Here are The Classic Review editorial team’s recommendations for the best recordings of Holst’s The Planets.
Montreal Symphony Orchestra, Charles Dutoit
Dutoit’s 1986 recording is prized less for interpretive daring than for sheer beauty of sound. It presents the suite as pure orchestral color, captured with a spaciousness and richness that still works as a demonstration disc today.
The playing is refined and clear, with real heft in the loud passages and no loss of inner detail. Venus is a highlight, serene and tender, among the most beautiful on record, and in Neptune the women’s chorus enters almost unnoticed and trails away to nothing. Boult gives you the work with plain authority. Dutoit gives you its surface dazzle, glossy and warm. For opulence it is the one to reach for, one of the most atmospheric accounts of the five.
London Philharmonic Orchestra, Sir Adrian Boult
Boult has a claim on this music that no other conductor can match, having led its first performance in 1918 with Holst looking on. His final recording, made in his late eighties, gives the suite plain and sure, with nothing forced and nothing exaggerated.
He holds the shape of each movement with complete command, unhurried in the great slow music yet never letting it sag. The big tune at the heart of Jupiter flows rather than swells, grand without turning pompous. There is no point-making and no chasing of effect, only a conductor who knows exactly where every movement is going. This is not the most spectacular version on the list, but it is the most authoritative, the work heard from the inside.
London Symphony Orchestra, André Previn
Power is the first thing you notice in Previn’s 1973 account, the most brass-led reading on the list. The LSO plays flat out, and the whole performance is built for impact.

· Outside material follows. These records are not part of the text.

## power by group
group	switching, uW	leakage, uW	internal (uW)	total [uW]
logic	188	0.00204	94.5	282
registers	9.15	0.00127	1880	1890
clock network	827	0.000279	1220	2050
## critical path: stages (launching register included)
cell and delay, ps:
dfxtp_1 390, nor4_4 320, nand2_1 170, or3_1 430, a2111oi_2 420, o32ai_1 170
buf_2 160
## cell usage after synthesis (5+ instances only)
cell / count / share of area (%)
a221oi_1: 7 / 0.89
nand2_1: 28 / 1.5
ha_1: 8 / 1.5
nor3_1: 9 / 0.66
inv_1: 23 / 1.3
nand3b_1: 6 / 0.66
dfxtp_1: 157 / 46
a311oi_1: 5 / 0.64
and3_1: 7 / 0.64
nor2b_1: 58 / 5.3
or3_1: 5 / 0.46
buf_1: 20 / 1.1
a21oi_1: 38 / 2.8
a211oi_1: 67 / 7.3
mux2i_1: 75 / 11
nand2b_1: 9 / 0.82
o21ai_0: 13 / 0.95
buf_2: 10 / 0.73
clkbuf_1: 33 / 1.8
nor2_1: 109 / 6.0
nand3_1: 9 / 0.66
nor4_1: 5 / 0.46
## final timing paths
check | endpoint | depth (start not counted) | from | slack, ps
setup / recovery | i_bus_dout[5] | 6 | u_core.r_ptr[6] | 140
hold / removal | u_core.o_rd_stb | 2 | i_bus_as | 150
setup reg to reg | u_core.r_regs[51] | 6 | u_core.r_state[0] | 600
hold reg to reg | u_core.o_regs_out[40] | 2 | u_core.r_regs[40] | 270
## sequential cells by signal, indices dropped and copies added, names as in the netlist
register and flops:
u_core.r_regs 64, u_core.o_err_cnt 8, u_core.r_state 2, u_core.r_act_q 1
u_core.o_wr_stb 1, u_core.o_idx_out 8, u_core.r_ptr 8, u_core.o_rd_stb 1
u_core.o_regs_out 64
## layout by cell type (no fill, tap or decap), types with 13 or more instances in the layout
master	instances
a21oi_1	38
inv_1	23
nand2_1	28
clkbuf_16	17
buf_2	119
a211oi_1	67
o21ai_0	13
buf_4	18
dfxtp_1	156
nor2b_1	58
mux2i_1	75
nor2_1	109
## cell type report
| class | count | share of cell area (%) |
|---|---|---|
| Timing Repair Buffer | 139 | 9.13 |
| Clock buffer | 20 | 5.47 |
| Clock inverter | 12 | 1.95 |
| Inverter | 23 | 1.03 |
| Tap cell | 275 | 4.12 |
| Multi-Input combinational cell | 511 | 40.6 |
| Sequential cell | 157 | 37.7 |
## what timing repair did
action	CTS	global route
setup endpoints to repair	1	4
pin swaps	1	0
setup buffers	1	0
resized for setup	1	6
--- src/rtl/gf2_systemizer_seq.sv ---
// Gauss-Jordan systemizer over GF(2) with its own RAM sequencer (load, reduce, optional store).
// Run length 2*WORDS+2L+2 cycles with store, WORDS+2L+2 without; RAM never stalls, abort returns to IDLE.
module gf2_systemizer_seq
    import gf2_sys_pkg::*;
#(
    parameter  int L     = 4,
    parameter  int K     = 8,
    parameter  int W     = 4,
    localparam int WORDS = words_of(L, K, W),
    localparam int AW    = addr_bits(WORDS)
) (
    input  logic          clk,
    input  logic          rst,
    input  logic          start,
    input  logic          abort,
    input  logic          mode,
    output logic          busy,
    output logic          done,
    output logic          success,
    output logic          fail,
    output logic          rd_en,
    output logic [AW-1:0] rd_addr,
    input  logic [W-1:0]  rd_data,
    output logic          wr_en,
    output logic [AW-1:0] wr_addr,
    output logic [W-1:0]  wr_data
);

    localparam int CW = (L > 1) ? $clog2(L) : 1;

    state_t         state_q, state_d;
    logic [L*K-1:0] mat_q, mat_d;
    logic [AW-1:0]  widx_q, widx_d;
    logic [CW-1:0]  col_q, col_d;
    logic           mode_q, mode_d;
    logic           success_q, success_d;
    logic           fail_q, fail_d;

    logic [L-1:0]   col_bits;
    logic           piv_found;
    logic [CW-1:0]  piv_idx;
    logic [K-1:0]   crow, prow;
    logic           last_word, last_col;

    assign last_word = (widx_q == AW'(WORDS - 1));
    assign last_col  = (col_q == CW'(L - 1));
    assign crow      = mat_q[int'(col_q) * K +: K];
    assign prow      = mat_q[int'(piv_idx) * K +: K];

    always_comb begin
        col_bits = '0;
        for (int r = 0; r < L; r++) begin
            col_bits[r] = mat_q[r * K + int'(col_q)];
        end
    end

    gf2_pivot_finder #(.L(L)) u_pivot (
        .col_bits (col_bits),
        .col      (col_q),
        .found    (piv_found),
        .pivot    (piv_idx)
    );

    always_ff @(posedge clk or posedge rst) begin
        if (rst) state_q <= ST_IDLE;
        else     state_q <= state_d;
    end

    always_comb begin
        state_d = state_q;
        unique case (state_q)
            ST_IDLE:   if (start && !abort) state_d = ST_LOAD;
            ST_LOAD:   if (last_word) state_d = ST_LTAIL;
            ST_LTAIL:  state_d = ST_SEARCH;
            ST_SEARCH: state_d = piv_found ? ST_ELIM : ST_DONE;
            ST_ELIM:   if (last_col) state_d = mode_q ? ST_STORE : ST_DONE;
                       else          state_d = ST_SEARCH;
            ST_STORE:  if (last_word) state_d = ST_DONE;
            ST_DONE:   state_d = ST_IDLE;
            default:   state_d = ST_IDLE;
        endcase
        if (abort && state_q != ST_IDLE) state_d = ST_IDLE;
    end

    always_comb begin
        busy    = (state_q != ST_IDLE);
        done    = (state_q == ST_DONE);
        rd_en   = (state_q == ST_LOAD);
        rd_addr = widx_q;
        wr_en   = (state_q == ST_STORE);
        wr_addr = widx_q;
        wr_data = mat_q[int'(widx_q) * W +: W];
        success = success_q;
        fail    = fail_q;
    end

    always_comb begin
        mat_d     = mat_q;
        widx_d    = widx_q;
        col_d     = col_q;
        mode_d    = mode_q;
        success_d = success_q;
        fail_d    = fail_q;
        unique case (state_q)
            ST_IDLE: begin
                if (start && !abort) begin
                    mode_d    = mode;
                    widx_d    = '0;
                    col_d     = '0;
                    success_d = 1'b0;
                    fail_d    = 1'b0;
                end
            end
            ST_LOAD: begin
                // Read data lags the address by one cycle, so word a-1 lands while a is issued.
                if (widx_q != '0) mat_d[(int'(widx_q) - 1) * W +: W] = rd_data;
                if (!last_word) widx_d = widx_q + 1'b1;
            end
            ST_LTAIL: begin
                mat_d[(WORDS - 1) * W +: W] = rd_data;
                widx_d = '0;
            end
            ST_SEARCH: begin
                if (piv_found) begin
                    mat_d[int'(piv_idx) * K +: K] = crow;
                    mat_d[int'(col_q) * K +: K]   = prow;
                end else begin
                    fail_d = 1'b1;
                end
            end
            ST_ELIM: begin
                for (int r = 0; r < L; r++) begin
                    if (r != int'(col_q) && col_bits[r]) mat_d[r * K +: K] = mat_q[r * K +: K] ^ crow;
                end
                if (last_col) begin
                    if (!mode_q) success_d = 1'b1;
                end else begin
                    col_d = col_q + 1'b1;
                end
            end
            ST_STORE: begin
                widx_d = widx_q + 1'b1;
                if (last_word) success_d = 1'b1;
            end
            default: ;
        endcase
        if (abort && state_q != ST_IDLE) begin
            success_d = 1'b0;
            fail_d    = 1'b0;
        end
    end

    always_ff @(posedge clk or posedge rst) begin
        if (rst) begin
            mat_q     <= '0;
            widx_q    <= '0;
            col_q     <= '0;
            mode_q    <= 1'b0;
            success_q <= 1'b0;
            fail_q    <= 1'b0;
        end else begin
            mat_q     <= mat_d;
            widx_q    <= widx_d;
            col_q     <= col_d;
            mode_q    <= mode_d;
            success_q <= success_d;
            fail_q    <= fail_d;
        end
    end

endmodule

The brass dominate, bold and blazing, and the orchestra plays with fire. Uranus is the showcase, its lumbering dance opening out into a tremendous organ-and-orchestra climax. Where Boult stays broad and controlled, Previn pushes forward and never lets the pressure drop. The sound has wide dynamic range and a rich, full-bodied bass, and the result is exciting and physical, a Planets with its sleeves rolled up.
BBC Philharmonic Orchestra, Sir Andrew Davis
Davis and the BBC Philharmonic give a broad, weighty account, built around spectacular engineering. This is not a radical rethinking of the suite but a no-nonsense reading that lets the orchestra’s detail speak for itself.

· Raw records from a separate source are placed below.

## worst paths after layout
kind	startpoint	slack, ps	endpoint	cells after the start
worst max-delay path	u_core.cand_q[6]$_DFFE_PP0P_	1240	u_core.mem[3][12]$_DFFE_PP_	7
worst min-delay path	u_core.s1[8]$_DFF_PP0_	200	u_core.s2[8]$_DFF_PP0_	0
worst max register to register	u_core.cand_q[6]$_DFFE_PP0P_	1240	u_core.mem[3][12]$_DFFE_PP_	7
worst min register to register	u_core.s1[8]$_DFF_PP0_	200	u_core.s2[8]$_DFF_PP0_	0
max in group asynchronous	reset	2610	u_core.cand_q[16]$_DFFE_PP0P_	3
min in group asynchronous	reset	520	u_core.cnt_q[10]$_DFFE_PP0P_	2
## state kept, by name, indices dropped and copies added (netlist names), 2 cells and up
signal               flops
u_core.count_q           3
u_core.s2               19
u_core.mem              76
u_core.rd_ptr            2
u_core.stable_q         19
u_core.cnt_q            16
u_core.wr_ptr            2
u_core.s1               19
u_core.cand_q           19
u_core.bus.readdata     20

The sound is the immediate draw, with huge dynamic range and a deep, room-filling bass. Saturn shows it best, where a slow, heavy tread and the toll of its bells build to a shattering climax before the music subsides. The disc also gathers two of Holst’s rarer orchestral pieces, so you come away with more music than the single-work rivals offer. It is the pick for anyone who wants state-of-the-art sound and a fuller portrait of the composer in one place.

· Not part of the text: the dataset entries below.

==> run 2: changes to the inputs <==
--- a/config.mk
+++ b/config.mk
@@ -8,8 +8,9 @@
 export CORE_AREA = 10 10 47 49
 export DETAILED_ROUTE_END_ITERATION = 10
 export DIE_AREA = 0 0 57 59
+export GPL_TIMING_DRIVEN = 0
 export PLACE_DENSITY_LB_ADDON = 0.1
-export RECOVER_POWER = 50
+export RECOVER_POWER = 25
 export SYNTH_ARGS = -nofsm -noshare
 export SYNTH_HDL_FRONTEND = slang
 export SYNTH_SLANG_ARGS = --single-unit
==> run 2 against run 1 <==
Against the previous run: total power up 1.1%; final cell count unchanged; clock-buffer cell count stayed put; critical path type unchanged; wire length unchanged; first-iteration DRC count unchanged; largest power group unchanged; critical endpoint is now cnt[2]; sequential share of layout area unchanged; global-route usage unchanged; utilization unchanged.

Vienna Philharmonic Orchestra, Herbert von Karajan
No reading here has more personality than Karajan’s 1961 account. The Vienna playing has a sheen and tonal weight that set it apart from the plainer, more traditional readings around it.
From the first bar the reading holds a magnetic tension, urgent and tightly coiled. Mars is the touchstone, remorseless and faintly sinister, its heavy brass leaning hard into the music’s menace. The early stereo sound shows its age beside the digital rivals, yet it stays vivid and full-bodied, and the sense of a great orchestra working at its limit is thrilling. Come to it for interpretive personality and vintage glamour, not for the last word in recorded sound.